Hoy, con la temporada ya en el retrovisor, el año de Sainz en Williams se mira con otros ojos. No como una transición, sino como una declaración de intenciones. Dos podios, un tercero "y medio" si se cuenta el Sprint de Austin, y un quinto puesto en el Mundial de Constructores que devolvió a Williams a una posición que parecía olvidada. Resultados, sí. Pero también algo más difícil de cuantificar.
Porque cuando Jacques Villeneuve habla de "transformación", no se refiere solo a puntos y trofeos. El canadiense, campeón del mundo en 1997, no se muestra sorprendido por lo ocurrido en Grove. Todo lo contrario. "Carlos Sainz, básicamente, ha transformado a Williams", afirma con naturalidad. Como si fuese una consecuencia lógica. Como si ya lo hubiera visto antes.
Y es que el patrón se repite. McLaren, Ferrari… ahora Williams. La llegada de Sainz suele ir acompañada de una sacudida interna: exigencia, método, cultura de trabajo. Ese famoso "efecto Sainz" del que ya habla el paddock. El piloto que no solo pilota, sino que empuja, pregunta, se implica. El que llega pronto, incluso antes que los ingenieros, como contó en su día James Vowles. Detalles que no salen en la clasificación, pero que cambian equipos.
Villeneuve lo resume sin rodeos. Williams dio un paso adelante porque el coche evolucionó, sí, pero también porque tomó las decisiones correctas. Y Sainz estaba en el centro de ellas. No fue una sorpresa. Fue exactamente por eso por lo que lo ficharon.
El inicio no fue sencillo. Adaptarse a un coche nuevo, a una estructura que Alex Albon conocía de memoria, tuvo su peaje. Durante las primeras carreras, el tailandés capitalizó mejor las oportunidades. Pero Bakú marcó un punto de inflexión. A partir de ahí, Sainz creció. En resultados, en sensaciones, en liderazgo. Hasta cerrar el año como uno de los pilotos más en forma de toda la parrilla.
Visto con perspectiva, incluso el propio Sainz lo ha reconocido: si hubiera sabido entonces lo que vendría después, habría firmado con Williams todavía más rápido. Y no es una frase hecha. Es la constatación de que aquel "paso atrás" escondía un trampolín.

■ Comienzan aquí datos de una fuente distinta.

Background: an optimization exercise with open tools, aiming at small area. Do not read the settings as production practice. The RTL was checked by simulation tests, not by an equivalence proof against the original design.

==> flow/design.v (outline; a module is shown in full before it is edited, if it fits) <==
// module MBF: 1483 lines
// module MBF_fa: 3 lines
// module MBF_ha: 3 lines
// module MBF_hn: 4 lines
module MBF(CLK, RESET, IN_VALID, IN_DATA, X_DATA, Y_DATA, OUT_VALID);
  // ...
==> flow/run.sh <==
#!/bin/bash
# synth_recipe.tcl (not shown) runs the flow's synth.tcl, then flattens the netlist and writes it again
# the make line also repeats each setting of config.mk as NAME=value (left out here)
make -C /OpenROAD-flow-scripts/flow DESIGN_CONFIG=/design/flow/config.mk WORK_HOME=/design/flow/orfs CLKGATE_MAP_FILE= SYNTH_SCRIPT=/design/flow/synth_recipe.tcl finish
==> flow/config.mk <==
export PLATFORM = sky130hd
export DESIGN_NAME = MBF
export DESIGN_NICKNAME = MBF
export VERILOG_FILES = /design/flow/design.v
export SDC_FILE = /design/flow/constraint.sdc
export NUM_CORES = 4
export LEC_CHECK = 0
export CAP_MARGIN = 20
export CORE_MARGIN = 2
export CORE_UTILIZATION = 60
export CTS_BUF_LIST = sky130_fd_sc_hd__clkbuf_2 sky130_fd_sc_hd__clkbuf_4
export CTS_CLUSTER_SIZE = 20
export SLEW_MARGIN = 20
export SYNTH_HIERARCHICAL = 1
==> flow/constraint.sdc <==
create_clock -name core_clock -period 7.0 [get_ports {CLK}]
set_input_delay 1.4000 -clock core_clock [delete_from_list [all_inputs] [get_ports {CLK}]]
set_output_delay 1.4000 -clock core_clock [all_outputs]
set_load 0.01 [all_outputs]
==> run_results.csv, run 1 <==
group,metric,value,unit
synth,synth_cell_types,15,
synth,synthMuxAreaShare,0,%
finish,layout-drive-gt1-share,13.4,%
timing,post-route-min-period,6.84,ns
floorplan,fp.dieW,178,um
global_routing,grt_use_met1,48.7,%
clock_network,clkTransAtPathRegs,0.07,ns
synth,synth_top_area_share,64.6,%
finish,ff_latch_area,5160,um^2
outcome,status,"no timing/DRC/antenna violations",
synth,synth_flop_cell,"dfrtp_1",
timing,slew_headroom,51.3,%
finish,final_cells,1579,
timing,tns,0,ns
synth,synth-compound-area-share,0,%
setup_path,rr_worst_depth,18,
setup_path,critPathCaptureType,"output pin",
synth,synth_xor_area_share,0,%
worst_hold_path,hold_depth,0,
finish,n_fill_cell,2060,
finish,multi_input_area_share,61.6,%
clock_network,clock_sinks,212,
place,place_hpwl,37000,um
drt,first_iter_violations,667,
timing,rsz0062_at_grt,"no",
timing,maxSlewViolCount,0,
==> inputs of run 2 (changes only) <==
==> flow/config.mk (replaced) <==
export PLATFORM = sky130hd
export DESIGN_NAME = MBF
export DESIGN_NICKNAME = MBF
export VERILOG_FILES = /design/flow/design.v
export SDC_FILE = /design/flow/constraint.sdc
export NUM_CORES = 4
export LEC_CHECK = 0
export CAP_MARGIN = 20
export CORE_MARGIN = 2
export CORE_UTILIZATION = 40
export SLEW_MARGIN = 20
export SYNTH_HIERARCHICAL = 1
==> run 2 against run 1 <==
Compared with the run above: sequential share of layout area shrank 0.47 points; critical path type unchanged; hold slack gained 0.0062 ns; worst setup slack gained 0.045 ns; critical endpoint is now OUT_VALID.
==> run_results.csv, run 2 <==
group,metric,value,unit
floorplan,rows,77,
floorplan,core-area,44500,um^2
global_routing,grt_usage,20.0,%
synth,synth_cell_types,15,
timing,setup_viol,0,
finish,layout_commonest_cell,"fa_1",
place,port_buffers,40,
global_routing,grt_use_met1,28.5,%
floorplan,fp.dieH,217,um
timing,timing.hold.ws,0.347,ns
synth,ys_warn_count,7,
setup_path,cp_slowest_cell,"fa_1",
clock_network,clock_latency,0.56,ns
drt,drc,0,
synth,syn-cell-area,18100,um^2
clock_network,clock_sinks,212,
flow_run,maxCapViolCount,0,
setup_path,rr_worst_depth,24,
global_routing,grt_max_degree,135,
finish,mostFrequentLayoutCells,"fa_1 (585), dfrtp_1 (179), inv_1 (119)",
synth,async_flop_share,85.4,%
synth,yosysTopAreaCell,"fa_1",
synth,synth-seq-cells,212,
drt,drt-wirelength-per-cell,24.3,um
clock_network,tritoncts,"done",
finish,final_area,20300,um^2
timing,tns,0,ns
drt,drtPass1Iterations,4,
synth,synth_flop_cell,"dfrtp_1",
synth,synthCells,1019,
finish,layout-drive-gt1-share,7.56,%
synth,synth_top_area_share,64.6,%
drt,vias_per_cell,4.71,
synth,post-synth-top-count-cell,"fa_1",
timing,tightest_slew,1.00,ns
global_routing,globalRouteOverflowTotal,0,
clock_network,root_buffer,"clkbuf_16",
global_routing,antenna_found_initial,0,
synth,yosysSeqAreaShare,28.4,%
global_routing,busiest_layer,"met2",
place,place_hpwl,35600,um
setup_path,critPathCaptureType,"output pin",
setup_path,start_kind,"flop",
finish,fin_nets,1714,
global_routing,use_met2,32.7,%
synth,synth_commonest_cells,"fa_1 (585), dfrtp_1 (181), inv_1 (120), dfxtp_1 (31), buf_4 (26)",
clock_network,cts_buffers,27,
timing,finalHoldViolations,0,
clock_network,cts_setup_buffers,0,
clock_network,cts_htree_levels,1,
outcome,status,"no timing/DRC/antenna violations",
timing,fmax,0.147,GHz
drt,ant_nets,0,
setup_path,crit_required,5.60,ns
setup_path,critPathLaunch,"r3[11]",
setup_path,worstPathMaxFanout,5,
clock_network,clkTransAtPathRegs,0.06,ns
clock_network,clockBufferDepth,3,
drt,first_iter_violations,415,
setup_path,crit_top_cell,"fa_1",
timing,maxSlewViolCount,0,
place,place_ws,0.167,ns
timing,finalWorstSetupSlack,0.210,ns
global_routing,grt_pass1_wl,67300,um
synth,synth_edf_count,0,
setup_path,critical-path-max-stage-delay,0.53,ns
floorplan,fp.dieW,217,um
setup_path,crit_type,"reg2out",
global_routing,grt_pass1_vias,10500,
finish,syn2layout_area_growth,12.1,%
setup_path,rrSetupSlack,0.35,ns
worst_hold_path,min_path_type,"reg2reg",
timing,slew_headroom,33.3,%
timing,rsz0062_at_grt,"no",
finish,antennaDiodeCount,0,
setup_path,timing.rr.start,"r2[0]",
place,gp_congestion,0.861,
setup_path,crit_path_end,"OUT_VALID",
timing,min_period_over_period,97.0,%
floorplan,dieArea,47000,um^2
finish,final_util,45.7,%
drt,routed_wl,41400,um
synth,syn_area_per_cell,17.8,um^2
synth,synth_area_leaders,"fa_1 (65%), dfrtp_1 (25%), dfxtp_1 (3.4%)",
place,placed_area,19300,um^2
floorplan,ios,43,
drt,vias,8025,
setup_path,r2r_end,"q391",
setup_path,crit_arrival,5.39,ns
timing,post-route-min-period,6.79,ns
timing,fin_worst_skew,0.0273,ns
global_routing,met3_usage,3.47,%
setup_path,path_cells,"buf_4, fa_1, fa_1, fa_1, fa_1, fa_1, ha_1, fa_1, fa_1, nor4_1, nand3_1, clkdlybuf4s50_1",
floorplan,start_util,40.7,%
[run 2: metal layers]
metal	wire length, um	share of wire, %
met1	18100	44
met2	20900	50
met3	1690	4.1
met4	749	1.8
met5	0	0
[run 2: worst max-delay path: cells and delay by family, from the launching register on]
kind                       cells  cell delay, ns
buffers and inverters          2            0.69
adders and majority gates      8            3.38
and+or+nand+nor                2            0.33
DFF                            1            0.44
[run 2: timing repair]
action                                  4_1_cts  5_1_grt
endpoints found under the setup margin        0        1
resized for setup                             0        2
hold buffers                                  0        0
[run 2: worst min path at each step]
| stage | from | cells past startpoint | slack, ns | to |
|---|---|---|---|---|
| 2_1_floorplan | r0[0] | 0 | 0.33 | r1[0] |
| 3_3_place_gp | r0[2] | 0 | 0.33 | r1[2] |
| 3_5_place_dp | r0[11] | 0 | 0.33 | r1[11] |
| 4_1_cts | r1[11] | 0 | 0.35 | r2[11] |
| 5_1_grt | r1[9] | 0 | 0.35 | r2[9] |
| 6_report | r0[3] | 0 | 0.35 | r1[3] |
[run 2: kinds of logic after synthesis]
group	after synthesis	share of synthesized area [%]
adder cells (fa/ha/maj)	608	66.2
other	1	0.0207
flip-flops	212	28.4
AND/OR/NAND/NOR	48	1.65
buffers and inverters	150	3.71
[run 2: per-stage QoR]
step / instances
after global routing: 1703
after detailed placement: 1653
after global placement: 1653
after floorplan: 1020
final: 1703
after CTS: 1703
[run 2: area by class of cell]
cell class | count | area, um^2
Clock inverter | 22 | 342
Multi-Input combinational cell | 658 | 12300
Fill cell | 3872 | 24200
Clock buffer | 28 | 689
Inverter | 120 | 458
Sequential cell | 212 | 5150
Tap cell | 592 | 741
Timing Repair Buffer | 71 | 633
[run 2: per-module statistics from Yosys, one instance, submodules excluded]
module | cells inside | area (um^2) | times used | flip-flops and latches
MBF | 391 | 6050 | 1 | 212
MBF_fa | 1 | 20.0 | 585 | 0
MBF_ha | 1 | 12.5 | 13 | 0
MBF_hn | 3 | 20.0 | 10 | 0

## re-timing with driven ports
In the flow no input, the clock included, has a driving cell. The finished layouts below were timed again as built, in two steps. Step 1 assumes that a clkbuf_16 drives the clock port and a buf_2 every other input. Step 2 moves the port delays by t, midway between the first and last clock arrival at a register: inputs arrive t later, outputs are due t later. That takes back most of the time a late clock gives input paths. Three values: ideal, step 1, step 2; two values: the first two.
run | shift t [ns] | setup WS [ns] | worst setup path at the end | slew at the worst register clock pin (ns) | worst data-port slew with drivers (ns)
run 1 | 0.772 | 0.165 / 0.120 / 0.327 | register to register | 0.08 / 0.08 | 0.03
run 2 | 0.602 | 0.210 / 0.157 / 0.348 | register to register | 0.07 / 0.07 | 0.03
After both steps every run listed still meets setup and hold.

Ahora, con 2026 en el horizonte y un cambio de reglamento que puede agitarlo todo, el contexto vuelve a ser interesante. Williams contará con motor Mercedes en una era donde la unidad de potencia volverá a ser clave. Nadie se atreve a prometer nada, pero el terreno está preparado. Y Sainz, una vez más, aparece en el lugar exacto donde empiezan a pasar cosas.
No todos los pilotos transforman equipos. Algunos simplemente los conducen. Otros, como Carlos Sainz, los cambian desde dentro. Y eso, incluso para un campeón del mundo como Villeneuve, no es casualidad.